After more than four decades of investigation, Billy Wayne Ludwigson, now 62, pleaded guilty to murdering 64-year-old Velma Nesset and was sentenced to 20 years in prison on Aug. 9 in Ector County court, according to online court records and a statement from the Texas Department of Public Safety.
An employee at Permian Mall in Odessa, Texas, Nesset usually walked to and from work. On April 19, 1982, her co-workers and family grew worried when she didn’t show up for work, and she was reported missing to police, according to the statement.
Nesset’s partially naked body was later found in a drainage culvert, authorities said, adding that she had been sexually assaulted and killed.
While Odessa police arrested a suspect who confessed to the crime and went on trial in 1983, he was ultimately acquitted for lack of evidence and a false confession, according to the statement. In the years that followed, there were no major breakthroughs in Nesset’s case and it went cold.

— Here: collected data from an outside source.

**src/hw/mce_pkg.sv**
```systemverilog
// constants and carrier types for the msi configuration export block
// Notes on behaviour
// - message data as programmed by configuration writes appears on its own 16-bit output.
// - a 13-bit bus/device number, captured from the link or programmed, is output.
// - per-vector masking capable bit of the control value always reads zero.
// - control bit 7 reports whether 64-bit message addresses can be sent.
// - allocated-vector codes 000..101 mean 1..32 vectors; 110 and 111 are never used.
// - bits 3 to 1 report requested vectors with the same power-of-two code.
// - no message request is issued in the cycle after one in which the enable bit is zero and the clock enable is high.
// - the whole 16-bit control value is driven out to the application logic.
// - the upper 32 address bits are output for 64-bit message addresses.
package mce_pkg;

   // configuration byte addresses (dword aligned)
   localparam logic [11:0] BUSDEV_OFFSET   = 12'h008;
   localparam logic [11:0] MSI_CAP_OFFSET  = 12'h050;
   localparam logic [11:0] MSI_ADDR_HI_OFF = 12'h058;
   localparam logic [11:0] MSI_DATA64_OFF  = 12'h05c;
   localparam logic [11:0] MSI_DATA32_OFF  = 12'h058;

   // control value field positions
   localparam int CTRL_ENABLE_BIT = 0;
   localparam int CTRL_MMC_LSB    = 1;
   localparam int CTRL_MME_LSB    = 4;
   localparam int CTRL_CAP64_BIT  = 7;
   localparam int CTRL_MASK_BIT   = 8;
   localparam int CTRL_RSVD_LSB   = 9;
   localparam int CTRL_WORD_LSB   = 16;

   // fixed capability settings of this function
   localparam logic       CAP_64BIT     = 1'b1;
   localparam logic [2:0] MMC_REQUESTED = 3'h5;
   localparam logic [2:0] MME_LAST_OK   = 3'h5;

   // reset values
   localparam logic [15:0] CTRL_RESET   = {7'h00, 1'b0, CAP_64BIT, 3'h0, MMC_REQUESTED, 1'b0};
   localparam logic [15:0] DATA_RESET   = 16'h0000;
   localparam logic [31:0] ADDR_RESET   = 32'h0000_0000;
   localparam logic [12:0] BUSDEV_RESET = 13'h0000;

   typedef struct packed {
      logic        wr;
      logic [11:0] addr;
      logic [3:0]  be;
      logic [31:0] wdata;
   } mce_cfg_wr_type;

   typedef struct packed {
      logic        valid;
      logic [12:0] value;
   } mce_capture_type;

   // merge byte-enabled write data into an old dword
   function automatic logic [31:0] mce_merge(input logic [31:0] old_v, input logic [31:0] new_v,
                                             input logic [3:0] be);
      logic [31:0] r;
      r = old_v;
      for (int i = 0; i < 4; i++) begin
         if (be[i]) begin
            r[i*8 +: 8] = new_v[i*8 +: 8];
         end
      end
      return r;
   endfunction : mce_merge

endpackage : mce_pkg

```
**src/hw/mce_req_gate.sv**
```systemverilog
// gate that passes application message requests only while messages are enabled
module mce_req_gate
   import mce_pkg::*;
(
   // clock and reset
   input  wire logic i_clk,
   input  wire logic i_reset,
   input  wire logic i_ce,
   // control
   input  wire logic i_enable,
   input  wire logic i_req,
   // result
   output logic      o_req,
   output logic      o_blocked
);

   typedef struct packed {
      logic req;
      logic blocked;
   } mce_gate_state_type;

   mce_gate_state_type state;
   mce_gate_state_type next_state;

   always_comb begin
      next_state         = state;
      next_state.req     = i_req & i_enable;
      next_state.blocked = i_req & ~i_enable;
   end

   always_ff @(posedge i_clk) begin
      if (i_reset) begin
         state <= '0;
      end else if (i_ce) begin
         state <= next_state;
      end
   end

   assign o_req     = state.req;
   assign o_blocked = state.blocked;

   chk_gate_no_req: assert property (@(posedge i_clk) disable iff (i_reset)
      i_ce && !i_enable |=> !o_req) else $error("request passed while disabled");
   chk_gate_passes: assert property (@(posedge i_clk) disable iff (i_reset)
      i_ce && i_enable && i_req |=> o_req && !o_blocked) else $error("enabled request lost");

endmodule : mce_req_gate

```
**src/hw/mce_export.sv**
```systemverilog
// msi configuration registers exported to the application logic
module mce_export
   import mce_pkg::*;
(
   // clock and reset
   input  wire logic            i_clk,
   input  wire logic            i_reset,
   input  wire logic            i_ce,
   // configuration writes from the host
   input  wire mce_cfg_wr_type  i_cfg,
   // bus/device number seen on the link
   input  wire mce_capture_type i_capture,
   // application message request
   input  wire logic            i_app_msi_req,
   // exported values
   output logic [15:0]          o_msi_data,
   output logic [12:0]          o_busdev,
   output logic [15:0]          o_msi_ctrl,
   output logic [31:0]          o_msi_addr_hi,
   // gated request
   output logic                 o_msi_req,
   output logic                 o_msi_blocked
);

   typedef struct packed {
      logic [15:0] ctrl;
      logic [31:0] addr_hi;
      logic [15:0] data;
      logic [12:0] busdev;
   } mce_state_type;

   mce_state_type state;
   mce_state_type next_state;

   logic [31:0] ctrl_word;
   logic [31:0] ctrl_merged;
   logic [31:0] data_merged;
   logic [31:0] busdev_merged;
   logic [31:0] addr_merged;
   logic [11:0] data_offset;
   logic [2:0]  mme_new;

   // message data moves down a dword when only 32-bit addresses are supported
   assign data_offset = CAP_64BIT ? MSI_DATA64_OFF : MSI_DATA32_OFF;

   always_comb begin
      next_state    = state;
      ctrl_word     = {state.ctrl, 16'h0000};
      ctrl_merged   = mce_merge(ctrl_word, i_cfg.wdata, i_cfg.be);
      data_merged   = mce_merge({16'h0000, state.data}, i_cfg.wdata, i_cfg.be);
      busdev_merged = mce_merge({19'h00000, state.busdev}, i_cfg.wdata, i_cfg.be);
      addr_merged   = mce_merge(state.addr_hi, i_cfg.wdata, i_cfg.be);
      mme_new       = ctrl_merged[CTRL_WORD_LSB + CTRL_MME_LSB +: 3];
      // link capture first; an explicit programming write in the same cycle wins
      if (i_capture.valid) begin
         next_state.busdev = i_capture.value;
      end
      if (i_cfg.wr) begin
         if (i_cfg.addr == MSI_CAP_OFFSET) begin
            // only enable and allocated count are writable; the rest stays constant
            next_state.ctrl[CTRL_ENABLE_BIT] = ctrl_merged[CTRL_WORD_LSB + CTRL_ENABLE_BIT];
            // reserved codes are refused so the count always stays meaningful
            if (mme_new <= MME_LAST_OK) begin
               next_state.ctrl[CTRL_MME_LSB +: 3] = mme_new;
            end
         end
         if (CAP_64BIT && i_cfg.addr == MSI_ADDR_HI_OFF) begin
            next_state.addr_hi = addr_merged;
         end
         if (i_cfg.addr == data_offset) begin
            next_state.data = data_merged[15:0];
         end
         if (i_cfg.addr == BUSDEV_OFFSET) begin
            next_state.busdev = busdev_merged[12:0];
         end
      end
      // read-only fields are re-asserted every cycle
      next_state.ctrl[CTRL_MASK_BIT]      = 1'b0;
      next_state.ctrl[CTRL_CAP64_BIT]     = CAP_64BIT;
      next_state.ctrl[CTRL_MMC_LSB +: 3]  = MMC_REQUESTED;
      next_state.ctrl[15:CTRL_RSVD_LSB]   = '0;
   end

   always_ff @(posedge i_clk) begin
      if (i_reset) begin
         state.ctrl    <= CTRL_RESET;
         state.addr_hi <= ADDR_RESET;
         state.data    <= DATA_RESET;
         state.busdev  <= BUSDEV_RESET;
      end else if (i_ce) begin
         state <= next_state;
      end
   end

   assign o_msi_data    = state.data;
   assign o_busdev      = state.busdev;
   assign o_msi_ctrl    = state.ctrl;
   assign o_msi_addr_hi = state.addr_hi;

   // requests see the enable bit as registered, one cycle behind a write
   mce_req_gate mce_req_gate_inst (
      .i_clk     (i_clk),
      .i_reset   (i_reset),
      .i_ce      (i_ce),
      .i_enable  (state.ctrl[CTRL_ENABLE_BIT]),
      .i_req     (i_app_msi_req),
      .o_req     (o_msi_req),
      .o_blocked (o_msi_blocked)
   );

   // one write decode shared by the checks below
   function automatic logic cfg_hit(input mce_cfg_wr_type c, input logic [11:0] a);
      return c.wr && (c.addr == a);
   endfunction : cfg_hit

   // read-only parts of the control value
   chk_mask_bit_zero: assert property (@(posedge i_clk) disable iff (i_reset)
      o_msi_ctrl[CTRL_MASK_BIT] == 1'b0) else $error("mask capable bit set");
   chk_cap64_bit: assert property (@(posedge i_clk) disable iff (i_reset)
      o_msi_ctrl[CTRL_CAP64_BIT] == CAP_64BIT) else $error("64-bit capability wrong");
   chk_mmc_field: assert property (@(posedge i_clk) disable iff (i_reset)
      o_msi_ctrl[CTRL_MMC_LSB +: 3] == MMC_REQUESTED) else $error("requested count wrong");
   chk_reserved_zero: assert property (@(posedge i_clk) disable iff (i_reset)
      o_msi_ctrl[15:CTRL_RSVD_LSB] == '0) else $error("reserved control bits set");

   // allocated count: legal codes land, reserved codes leave the field alone
   chk_mme_legal: assert property (@(posedge i_clk) disable iff (i_reset)
      o_msi_ctrl[CTRL_MME_LSB +: 3] <= MME_LAST_OK) else $error("reserved vector code held");
   chk_mme_write: assert property (@(posedge i_clk) disable iff (i_reset)
      i_ce && cfg_hit(i_cfg, MSI_CAP_OFFSET) && i_cfg.be[2]
      && i_cfg.wdata[CTRL_WORD_LSB + CTRL_MME_LSB +: 3] <= MME_LAST_OK
      |=> o_msi_ctrl[CTRL_MME_LSB +: 3] == $past(i_cfg.wdata[CTRL_WORD_LSB + CTRL_MME_LSB +: 3]))
      else $error("allocated count not written");
   chk_mme_refused: assert property (@(posedge i_clk) disable iff (i_reset)
      i_ce && cfg_hit(i_cfg, MSI_CAP_OFFSET) && i_cfg.be[2]
      && i_cfg.wdata[CTRL_WORD_LSB + CTRL_MME_LSB +: 3] > MME_LAST_OK
      |=> $stable(o_msi_ctrl[CTRL_MME_LSB +: 3])) else $error("reserved count accepted");
   chk_enable_write: assert property (@(posedge i_clk) disable iff (i_reset)
      i_ce && cfg_hit(i_cfg, MSI_CAP_OFFSET) && i_cfg.be[2]
      |=> o_msi_ctrl[CTRL_ENABLE_BIT] == $past(i_cfg.wdata[CTRL_WORD_LSB]))
      else $error("enable bit not written");
   chk_ctrl_hold: assert property (@(posedge i_clk) disable iff (i_reset)
      i_ce && !cfg_hit(i_cfg, MSI_CAP_OFFSET)
      |=> $stable(o_msi_ctrl)) else $error("control moved without a write");

   // message data and upper address
   chk_data_write: assert property (@(posedge i_clk) disable iff (i_reset)
      i_ce && cfg_hit(i_cfg, data_offset) && i_cfg.be[1:0] == 2'h3
      |=> o_msi_data == $past(i_cfg.wdata[15:0])) else $error("message data not written");
   chk_data_low_byte: assert property (@(posedge i_clk) disable iff (i_reset)
      i_ce && cfg_hit(i_cfg, data_offset) && i_cfg.be[1:0] == 2'h1
      |=> o_msi_data[7:0] == $past(i_cfg.wdata[7:0]) && $stable(o_msi_data[15:8]))
      else $error("byte enables ignored on data");
   chk_data_hold: assert property (@(posedge i_clk) disable iff (i_reset)
      i_ce && !cfg_hit(i_cfg, data_offset)
      |=> $stable(o_msi_data)) else $error("message data moved without a write");
   chk_addr_write: assert property (@(posedge i_clk) disable iff (i_reset)
      i_ce && cfg_hit(i_cfg, MSI_ADDR_HI_OFF) && i_cfg.be == 4'hf
      |=> o_msi_addr_hi == $past(i_cfg.wdata)) else $error("upper address not written");
   chk_addr_hold: assert property (@(posedge i_clk) disable iff (i_reset)
      i_ce && !cfg_hit(i_cfg, MSI_ADDR_HI_OFF)
      |=> $stable(o_msi_addr_hi)) else $error("upper address moved without a write");

   // bus/device number: capture, programming write and hold
   chk_busdev_capture: assert property (@(posedge i_clk) disable iff (i_reset)
      i_ce && i_capture.valid && !cfg_hit(i_cfg, BUSDEV_OFFSET)
      |=> o_busdev == $past(i_capture.value)) else $error("bus/device not captured");
   chk_busdev_write: assert property (@(posedge i_clk) disable iff (i_reset)
      i_ce && cfg_hit(i_cfg, BUSDEV_OFFSET) && i_cfg.be[1:0] == 2'h3
      |=> o_busdev == $past(i_cfg.wdata[12:0])) else $error("bus/device write lost");
   chk_busdev_hold: assert property (@(posedge i_clk) disable iff (i_reset)
      i_ce && !i_capture.valid && !cfg_hit(i_cfg, BUSDEV_OFFSET)
      |=> $stable(o_busdev)) else $error("bus/device moved on its own");

   // request gating follows the registered enable bit
   chk_req_disabled: assert property (@(posedge i_clk) disable iff (i_reset)
      i_ce && !o_msi_ctrl[CTRL_ENABLE_BIT] |=> !o_msi_req) else $error("request while disabled");
   chk_req_blocked: assert property (@(posedge i_clk) disable iff (i_reset)
      i_ce && i_app_msi_req && !o_msi_ctrl[CTRL_ENABLE_BIT]
      |=> o_msi_blocked && !o_msi_req) else $error("disabled request not flagged");
   chk_req_passes: assert property (@(posedge i_clk) disable iff (i_reset)
      i_ce && i_app_msi_req && o_msi_ctrl[CTRL_ENABLE_BIT]
      |=> o_msi_req && !o_msi_blocked) else $error("enabled request not passed");
   chk_req_idle: assert property (@(posedge i_clk) disable iff (i_reset)
      i_ce && !i_app_msi_req |=> !o_msi_req && !o_msi_blocked) else $error("request out of nothing");

   // clock enable and reset
   chk_freeze: assert property (@(posedge i_clk) disable iff (i_reset)
      !i_ce |=> $stable(o_msi_ctrl) && $stable(o_msi_data)) else $error("state moved without enable");
   chk_freeze_rest: assert property (@(posedge i_clk) disable iff (i_reset)
      !i_ce |=> $stable(o_msi_addr_hi) && $stable(o_busdev) && $stable(o_msi_req) && $stable(o_msi_blocked))
      else $error("outputs moved without enable");
   chk_reset_values: assert property (@(posedge i_clk)
      i_reset |=> o_msi_ctrl == CTRL_RESET && o_msi_data == DATA_RESET && o_msi_addr_hi == ADDR_RESET
      && o_busdev == BUSDEV_RESET && !o_msi_req && !o_msi_blocked) else $error("reset values wrong");

   cov_enable_set: cover property (@(posedge i_clk) disable iff (i_reset)
      $rose(o_msi_ctrl[CTRL_ENABLE_BIT]));
   cov_req_passed: cover property (@(posedge i_clk) disable iff (i_reset) o_msi_req);
   cov_req_blocked: cover property (@(posedge i_clk) disable iff (i_reset) o_msi_blocked);
   cov_mme_largest: cover property (@(posedge i_clk) disable iff (i_reset)
      o_msi_ctrl[CTRL_MME_LSB +: 3] == MME_LAST_OK);
   cov_mme_refused: cover property (@(posedge i_clk) disable iff (i_reset)
      i_ce && cfg_hit(i_cfg, MSI_CAP_OFFSET) && i_cfg.be[2]
      && i_cfg.wdata[CTRL_WORD_LSB + CTRL_MME_LSB +: 3] > MME_LAST_OK);

endmodule : mce_export

```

Then, in 2020, Nesset’s case became eligible for the Texas Department of Public Safety’s Sexual Assault Kit Initiative program, a federally funded program that aims to solve sexual assaults and sex-related homicides, authorities said. Through the program, advanced DNA testing, including genetic genealogy, was performed and eventually led investigators to Ludwigson.
In July 2020, the Texas Rangers and Odessa Police Department arrested Ludwigson in Denver, Colo., according to the statement. Authorities said he confessed to Nesset’s murder and was extradited to Texas later that year.